• _Task brief_
Reproduce the top of the data verbatim, through and including the line that contains "RAM banks; a".

□ □ □ □ □

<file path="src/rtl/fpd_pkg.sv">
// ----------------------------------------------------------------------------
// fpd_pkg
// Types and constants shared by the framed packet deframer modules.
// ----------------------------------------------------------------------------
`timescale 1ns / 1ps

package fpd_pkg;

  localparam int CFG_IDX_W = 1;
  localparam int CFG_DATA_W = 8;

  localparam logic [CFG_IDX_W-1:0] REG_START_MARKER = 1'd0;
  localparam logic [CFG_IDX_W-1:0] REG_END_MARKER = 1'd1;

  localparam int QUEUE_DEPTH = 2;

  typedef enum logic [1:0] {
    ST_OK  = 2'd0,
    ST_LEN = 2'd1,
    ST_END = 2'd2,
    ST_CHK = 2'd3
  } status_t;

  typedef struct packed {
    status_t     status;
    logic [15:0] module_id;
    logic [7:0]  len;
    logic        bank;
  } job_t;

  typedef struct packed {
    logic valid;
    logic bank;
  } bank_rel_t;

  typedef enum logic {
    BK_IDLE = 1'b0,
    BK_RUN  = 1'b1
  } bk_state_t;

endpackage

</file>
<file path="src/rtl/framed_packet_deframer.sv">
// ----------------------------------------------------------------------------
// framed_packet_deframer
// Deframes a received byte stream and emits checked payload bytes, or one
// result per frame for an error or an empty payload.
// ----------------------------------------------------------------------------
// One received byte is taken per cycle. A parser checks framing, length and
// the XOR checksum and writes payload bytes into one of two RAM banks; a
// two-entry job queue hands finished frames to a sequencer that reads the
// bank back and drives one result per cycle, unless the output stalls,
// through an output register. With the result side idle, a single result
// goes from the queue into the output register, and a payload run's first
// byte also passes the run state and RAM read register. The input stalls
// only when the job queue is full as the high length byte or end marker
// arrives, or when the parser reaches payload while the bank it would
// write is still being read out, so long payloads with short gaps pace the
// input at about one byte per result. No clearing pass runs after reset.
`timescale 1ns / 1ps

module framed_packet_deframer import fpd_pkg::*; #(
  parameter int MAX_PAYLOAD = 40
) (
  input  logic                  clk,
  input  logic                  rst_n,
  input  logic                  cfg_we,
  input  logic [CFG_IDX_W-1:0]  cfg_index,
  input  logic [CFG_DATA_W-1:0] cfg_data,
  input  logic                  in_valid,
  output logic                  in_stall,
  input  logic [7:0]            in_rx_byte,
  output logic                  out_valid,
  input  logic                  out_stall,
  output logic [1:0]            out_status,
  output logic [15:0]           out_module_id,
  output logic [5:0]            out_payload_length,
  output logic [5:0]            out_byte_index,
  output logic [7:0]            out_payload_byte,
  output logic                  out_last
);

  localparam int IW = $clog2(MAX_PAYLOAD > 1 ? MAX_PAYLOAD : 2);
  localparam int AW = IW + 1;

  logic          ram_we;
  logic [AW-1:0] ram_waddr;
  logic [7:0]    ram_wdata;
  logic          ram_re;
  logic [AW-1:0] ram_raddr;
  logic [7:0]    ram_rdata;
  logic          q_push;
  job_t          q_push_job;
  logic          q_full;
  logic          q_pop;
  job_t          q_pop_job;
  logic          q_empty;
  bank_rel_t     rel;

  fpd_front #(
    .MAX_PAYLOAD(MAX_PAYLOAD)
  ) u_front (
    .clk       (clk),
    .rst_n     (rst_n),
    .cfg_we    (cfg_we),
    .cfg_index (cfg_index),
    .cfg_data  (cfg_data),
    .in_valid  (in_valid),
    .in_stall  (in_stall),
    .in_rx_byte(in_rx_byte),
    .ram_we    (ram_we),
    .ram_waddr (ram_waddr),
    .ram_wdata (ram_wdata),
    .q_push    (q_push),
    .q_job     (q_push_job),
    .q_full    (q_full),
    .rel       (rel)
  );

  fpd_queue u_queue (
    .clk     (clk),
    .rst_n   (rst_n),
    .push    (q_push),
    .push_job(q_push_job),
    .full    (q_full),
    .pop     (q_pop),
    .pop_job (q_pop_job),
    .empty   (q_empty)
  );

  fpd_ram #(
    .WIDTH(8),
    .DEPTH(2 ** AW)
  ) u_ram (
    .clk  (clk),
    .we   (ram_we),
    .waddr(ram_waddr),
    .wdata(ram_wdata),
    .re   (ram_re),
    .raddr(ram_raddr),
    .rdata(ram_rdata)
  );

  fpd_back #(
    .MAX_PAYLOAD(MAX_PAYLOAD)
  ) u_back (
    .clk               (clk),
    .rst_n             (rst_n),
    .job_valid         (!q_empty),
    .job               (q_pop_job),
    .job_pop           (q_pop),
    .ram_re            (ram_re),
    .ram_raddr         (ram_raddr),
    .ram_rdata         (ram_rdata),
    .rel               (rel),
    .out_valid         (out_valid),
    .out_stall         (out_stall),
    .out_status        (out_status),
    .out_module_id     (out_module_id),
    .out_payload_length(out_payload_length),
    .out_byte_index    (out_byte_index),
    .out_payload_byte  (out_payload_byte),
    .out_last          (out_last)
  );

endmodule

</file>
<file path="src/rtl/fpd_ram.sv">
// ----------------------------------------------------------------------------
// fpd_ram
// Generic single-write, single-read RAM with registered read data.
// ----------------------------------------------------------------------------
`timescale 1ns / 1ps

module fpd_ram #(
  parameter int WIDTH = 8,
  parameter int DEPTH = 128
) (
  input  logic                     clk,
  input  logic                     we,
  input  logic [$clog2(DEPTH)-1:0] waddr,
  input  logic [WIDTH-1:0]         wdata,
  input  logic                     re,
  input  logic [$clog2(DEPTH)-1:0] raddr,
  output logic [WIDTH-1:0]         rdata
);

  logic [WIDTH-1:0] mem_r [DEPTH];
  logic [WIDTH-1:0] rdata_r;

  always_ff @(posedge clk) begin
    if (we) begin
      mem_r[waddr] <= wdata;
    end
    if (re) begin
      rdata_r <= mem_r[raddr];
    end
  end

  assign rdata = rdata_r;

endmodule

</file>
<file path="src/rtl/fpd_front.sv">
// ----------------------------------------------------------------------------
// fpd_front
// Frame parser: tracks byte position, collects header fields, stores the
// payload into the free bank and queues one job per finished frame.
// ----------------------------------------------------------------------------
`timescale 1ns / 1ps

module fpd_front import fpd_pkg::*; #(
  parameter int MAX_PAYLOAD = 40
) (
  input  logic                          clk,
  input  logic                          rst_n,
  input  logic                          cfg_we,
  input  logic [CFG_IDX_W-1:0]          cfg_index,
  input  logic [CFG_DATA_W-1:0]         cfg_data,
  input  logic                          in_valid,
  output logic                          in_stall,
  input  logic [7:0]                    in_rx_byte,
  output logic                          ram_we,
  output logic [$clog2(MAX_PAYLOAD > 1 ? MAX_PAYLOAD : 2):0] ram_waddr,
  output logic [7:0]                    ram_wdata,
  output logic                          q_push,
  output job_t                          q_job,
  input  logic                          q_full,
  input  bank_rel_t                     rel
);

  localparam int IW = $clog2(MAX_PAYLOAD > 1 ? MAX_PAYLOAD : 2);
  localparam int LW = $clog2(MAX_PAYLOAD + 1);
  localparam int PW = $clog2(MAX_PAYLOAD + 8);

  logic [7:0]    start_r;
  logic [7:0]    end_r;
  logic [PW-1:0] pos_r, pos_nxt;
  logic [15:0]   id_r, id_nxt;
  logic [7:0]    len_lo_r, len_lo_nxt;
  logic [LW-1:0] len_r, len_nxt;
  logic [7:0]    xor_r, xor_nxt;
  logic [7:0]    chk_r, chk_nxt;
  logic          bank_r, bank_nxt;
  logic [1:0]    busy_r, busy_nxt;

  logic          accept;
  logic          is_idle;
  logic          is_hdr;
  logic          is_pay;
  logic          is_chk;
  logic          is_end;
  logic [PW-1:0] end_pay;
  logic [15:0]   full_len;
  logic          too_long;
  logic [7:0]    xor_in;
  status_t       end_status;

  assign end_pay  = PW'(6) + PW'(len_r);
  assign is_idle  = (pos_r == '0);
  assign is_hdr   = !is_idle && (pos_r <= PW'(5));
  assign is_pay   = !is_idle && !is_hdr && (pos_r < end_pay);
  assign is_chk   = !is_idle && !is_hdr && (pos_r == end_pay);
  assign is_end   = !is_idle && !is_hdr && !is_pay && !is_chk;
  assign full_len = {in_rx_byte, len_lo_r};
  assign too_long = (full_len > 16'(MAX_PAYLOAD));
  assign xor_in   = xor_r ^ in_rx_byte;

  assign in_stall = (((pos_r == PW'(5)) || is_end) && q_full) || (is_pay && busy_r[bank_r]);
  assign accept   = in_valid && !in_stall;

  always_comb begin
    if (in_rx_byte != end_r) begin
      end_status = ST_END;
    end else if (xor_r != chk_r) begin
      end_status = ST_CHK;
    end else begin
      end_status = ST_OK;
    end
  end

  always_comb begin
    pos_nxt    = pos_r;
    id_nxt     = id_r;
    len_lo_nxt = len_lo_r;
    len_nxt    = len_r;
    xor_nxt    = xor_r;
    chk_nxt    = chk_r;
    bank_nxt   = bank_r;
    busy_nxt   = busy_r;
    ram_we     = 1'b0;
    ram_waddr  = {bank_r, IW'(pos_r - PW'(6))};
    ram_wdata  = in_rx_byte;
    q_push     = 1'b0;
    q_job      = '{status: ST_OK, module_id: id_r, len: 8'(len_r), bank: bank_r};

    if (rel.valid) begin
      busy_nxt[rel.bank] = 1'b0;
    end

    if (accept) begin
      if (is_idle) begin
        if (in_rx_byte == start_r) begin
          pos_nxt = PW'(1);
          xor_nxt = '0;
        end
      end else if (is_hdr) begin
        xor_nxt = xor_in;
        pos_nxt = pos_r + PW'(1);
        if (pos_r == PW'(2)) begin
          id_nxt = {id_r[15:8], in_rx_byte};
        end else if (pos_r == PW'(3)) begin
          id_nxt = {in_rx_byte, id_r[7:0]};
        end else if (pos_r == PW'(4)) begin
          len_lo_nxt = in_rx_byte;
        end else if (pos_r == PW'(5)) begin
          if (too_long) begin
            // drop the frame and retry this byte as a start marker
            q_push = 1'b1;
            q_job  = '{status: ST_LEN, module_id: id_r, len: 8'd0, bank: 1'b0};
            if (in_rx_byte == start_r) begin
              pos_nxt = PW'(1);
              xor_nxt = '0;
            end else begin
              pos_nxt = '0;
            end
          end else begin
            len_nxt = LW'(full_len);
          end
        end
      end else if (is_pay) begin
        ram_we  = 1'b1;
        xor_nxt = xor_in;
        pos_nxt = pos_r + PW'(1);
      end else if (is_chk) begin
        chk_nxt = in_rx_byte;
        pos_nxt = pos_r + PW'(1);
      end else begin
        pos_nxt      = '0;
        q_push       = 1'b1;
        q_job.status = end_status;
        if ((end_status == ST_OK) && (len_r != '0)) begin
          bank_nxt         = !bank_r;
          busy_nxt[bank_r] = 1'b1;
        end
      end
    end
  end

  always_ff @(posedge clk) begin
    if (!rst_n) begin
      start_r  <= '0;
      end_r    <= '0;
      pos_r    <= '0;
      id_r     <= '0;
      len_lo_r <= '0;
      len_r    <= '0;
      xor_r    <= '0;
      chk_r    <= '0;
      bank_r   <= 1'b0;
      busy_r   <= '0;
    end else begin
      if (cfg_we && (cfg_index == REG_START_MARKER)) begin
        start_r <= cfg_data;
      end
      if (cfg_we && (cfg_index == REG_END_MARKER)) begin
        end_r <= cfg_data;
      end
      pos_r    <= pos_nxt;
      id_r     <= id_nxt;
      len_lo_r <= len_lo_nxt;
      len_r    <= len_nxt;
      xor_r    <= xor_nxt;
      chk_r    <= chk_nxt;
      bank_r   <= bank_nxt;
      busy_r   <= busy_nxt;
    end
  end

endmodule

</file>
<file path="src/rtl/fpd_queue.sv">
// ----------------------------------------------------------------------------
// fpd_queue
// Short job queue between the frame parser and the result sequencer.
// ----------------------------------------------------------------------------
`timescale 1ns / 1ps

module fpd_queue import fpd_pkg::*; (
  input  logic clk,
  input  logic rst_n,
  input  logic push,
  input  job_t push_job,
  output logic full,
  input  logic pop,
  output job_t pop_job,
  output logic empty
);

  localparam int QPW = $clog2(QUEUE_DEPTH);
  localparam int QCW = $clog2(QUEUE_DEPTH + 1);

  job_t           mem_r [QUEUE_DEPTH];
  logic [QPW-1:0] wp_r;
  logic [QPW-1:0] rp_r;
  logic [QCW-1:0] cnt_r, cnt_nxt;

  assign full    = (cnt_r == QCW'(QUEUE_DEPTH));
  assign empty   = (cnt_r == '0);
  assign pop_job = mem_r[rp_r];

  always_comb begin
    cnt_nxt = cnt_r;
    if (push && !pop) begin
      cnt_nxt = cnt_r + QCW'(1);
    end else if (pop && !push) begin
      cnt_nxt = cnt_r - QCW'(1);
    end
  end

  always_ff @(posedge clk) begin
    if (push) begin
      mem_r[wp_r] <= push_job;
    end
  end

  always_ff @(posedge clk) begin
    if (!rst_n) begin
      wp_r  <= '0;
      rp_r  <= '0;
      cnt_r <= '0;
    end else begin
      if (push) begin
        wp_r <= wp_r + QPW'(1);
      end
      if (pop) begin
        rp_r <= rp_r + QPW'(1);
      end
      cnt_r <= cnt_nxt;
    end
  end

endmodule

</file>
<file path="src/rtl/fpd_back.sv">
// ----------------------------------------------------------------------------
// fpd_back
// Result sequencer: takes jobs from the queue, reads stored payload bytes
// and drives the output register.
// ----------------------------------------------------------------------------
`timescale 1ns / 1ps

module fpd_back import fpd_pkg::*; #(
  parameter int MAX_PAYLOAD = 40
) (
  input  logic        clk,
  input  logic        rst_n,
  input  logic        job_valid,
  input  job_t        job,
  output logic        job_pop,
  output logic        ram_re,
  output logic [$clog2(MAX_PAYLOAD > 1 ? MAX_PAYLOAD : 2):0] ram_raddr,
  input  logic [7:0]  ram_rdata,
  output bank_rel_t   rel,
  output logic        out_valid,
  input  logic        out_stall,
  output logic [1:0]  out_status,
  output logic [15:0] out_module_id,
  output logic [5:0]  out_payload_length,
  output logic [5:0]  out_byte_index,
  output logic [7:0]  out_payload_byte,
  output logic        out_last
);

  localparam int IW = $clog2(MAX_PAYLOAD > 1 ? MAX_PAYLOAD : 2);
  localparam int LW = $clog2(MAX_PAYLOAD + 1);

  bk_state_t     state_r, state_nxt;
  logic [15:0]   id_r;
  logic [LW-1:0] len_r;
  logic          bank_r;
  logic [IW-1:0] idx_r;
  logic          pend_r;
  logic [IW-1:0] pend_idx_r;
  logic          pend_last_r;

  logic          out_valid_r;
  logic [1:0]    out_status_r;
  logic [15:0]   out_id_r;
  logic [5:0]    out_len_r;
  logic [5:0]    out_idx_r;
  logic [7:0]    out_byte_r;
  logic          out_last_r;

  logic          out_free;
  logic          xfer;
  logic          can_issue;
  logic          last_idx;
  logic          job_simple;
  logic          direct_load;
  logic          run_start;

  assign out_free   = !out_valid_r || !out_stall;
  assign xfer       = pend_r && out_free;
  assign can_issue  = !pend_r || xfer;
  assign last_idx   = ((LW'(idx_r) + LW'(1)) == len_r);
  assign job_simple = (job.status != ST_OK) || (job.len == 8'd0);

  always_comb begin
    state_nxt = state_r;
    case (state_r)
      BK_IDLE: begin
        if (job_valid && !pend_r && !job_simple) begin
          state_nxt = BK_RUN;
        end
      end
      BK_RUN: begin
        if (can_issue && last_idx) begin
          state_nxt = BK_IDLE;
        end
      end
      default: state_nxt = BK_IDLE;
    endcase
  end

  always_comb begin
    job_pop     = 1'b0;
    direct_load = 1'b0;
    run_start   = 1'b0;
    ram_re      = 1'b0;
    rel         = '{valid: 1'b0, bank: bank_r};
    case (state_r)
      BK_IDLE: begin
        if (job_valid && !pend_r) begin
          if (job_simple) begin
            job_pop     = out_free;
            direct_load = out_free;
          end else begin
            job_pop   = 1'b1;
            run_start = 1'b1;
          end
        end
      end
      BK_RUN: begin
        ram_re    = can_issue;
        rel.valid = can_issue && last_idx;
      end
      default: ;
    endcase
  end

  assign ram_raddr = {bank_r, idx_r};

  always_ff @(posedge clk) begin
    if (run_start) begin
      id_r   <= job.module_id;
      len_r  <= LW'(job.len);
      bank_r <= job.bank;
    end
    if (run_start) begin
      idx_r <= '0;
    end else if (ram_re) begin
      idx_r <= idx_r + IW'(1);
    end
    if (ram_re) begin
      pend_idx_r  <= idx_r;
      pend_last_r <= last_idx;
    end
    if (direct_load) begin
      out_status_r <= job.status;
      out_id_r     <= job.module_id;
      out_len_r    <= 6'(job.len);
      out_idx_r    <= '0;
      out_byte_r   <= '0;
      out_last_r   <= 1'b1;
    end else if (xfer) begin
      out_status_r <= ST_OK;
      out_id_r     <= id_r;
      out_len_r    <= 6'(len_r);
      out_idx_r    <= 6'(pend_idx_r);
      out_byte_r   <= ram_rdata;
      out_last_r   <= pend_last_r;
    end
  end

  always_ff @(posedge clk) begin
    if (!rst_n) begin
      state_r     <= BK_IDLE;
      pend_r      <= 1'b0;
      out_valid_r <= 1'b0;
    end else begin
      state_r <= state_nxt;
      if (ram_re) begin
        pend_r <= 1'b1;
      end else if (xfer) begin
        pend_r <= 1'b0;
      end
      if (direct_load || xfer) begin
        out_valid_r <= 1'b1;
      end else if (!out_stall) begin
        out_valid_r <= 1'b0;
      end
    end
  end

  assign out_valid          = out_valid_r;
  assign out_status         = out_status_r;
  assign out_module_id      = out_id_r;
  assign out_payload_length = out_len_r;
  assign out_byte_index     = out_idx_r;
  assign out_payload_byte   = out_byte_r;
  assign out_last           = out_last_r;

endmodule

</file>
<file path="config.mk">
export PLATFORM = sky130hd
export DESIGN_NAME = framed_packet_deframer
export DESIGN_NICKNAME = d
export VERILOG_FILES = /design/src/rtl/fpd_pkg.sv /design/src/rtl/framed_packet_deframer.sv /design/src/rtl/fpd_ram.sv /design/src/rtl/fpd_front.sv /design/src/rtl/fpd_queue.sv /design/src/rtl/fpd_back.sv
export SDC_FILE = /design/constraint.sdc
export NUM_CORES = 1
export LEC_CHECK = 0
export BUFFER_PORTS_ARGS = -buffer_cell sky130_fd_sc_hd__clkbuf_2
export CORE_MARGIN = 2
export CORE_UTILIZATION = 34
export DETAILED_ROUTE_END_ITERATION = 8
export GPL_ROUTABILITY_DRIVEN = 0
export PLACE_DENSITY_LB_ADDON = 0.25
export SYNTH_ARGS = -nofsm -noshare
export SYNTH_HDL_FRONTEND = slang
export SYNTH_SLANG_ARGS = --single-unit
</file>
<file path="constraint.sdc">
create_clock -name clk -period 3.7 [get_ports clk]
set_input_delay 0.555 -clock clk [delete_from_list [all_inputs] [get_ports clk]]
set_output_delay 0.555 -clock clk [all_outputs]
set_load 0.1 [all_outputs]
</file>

□ □ □ □ □

• _Result of this exercise_
<file path="src/rtl/fpd_pkg.sv">
// ----------------------------------------------------------------------------
// fpd_pkg
// Types and constants shared by the framed packet deframer modules.
// ----------------------------------------------------------------------------
`timescale 1ns / 1ps

package fpd_pkg;

  localparam int CFG_IDX_W = 1;
  localparam int CFG_DATA_W = 8;

  localparam logic [CFG_IDX_W-1:0] REG_START_MARKER = 1'd0;
  localparam logic [CFG_IDX_W-1:0] REG_END_MARKER = 1'd1;

  localparam int QUEUE_DEPTH = 2;

  typedef enum logic [1:0] {
    ST_OK  = 2'd0,
    ST_LEN = 2'd1,
    ST_END = 2'd2,
    ST_CHK = 2'd3
  } status_t;

  typedef struct packed {
    status_t     status;
    logic [15:0] module_id;
    logic [7:0]  len;
    logic        bank;
  } job_t;

  typedef struct packed {
    logic valid;
    logic bank;
  } bank_rel_t;

  typedef enum logic {
    BK_IDLE = 1'b0,
    BK_RUN  = 1'b1
  } bk_state_t;

endpackage

</file>
<file path="src/rtl/framed_packet_deframer.sv">
// ----------------------------------------------------------------------------
// framed_packet_deframer
// Deframes a received byte stream and emits checked payload bytes, or one
// result per frame for an error or an empty payload.
// ----------------------------------------------------------------------------
// One received byte is taken per cycle. A parser checks framing, length and
// the XOR checksum and writes payload bytes into one of two RAM banks; a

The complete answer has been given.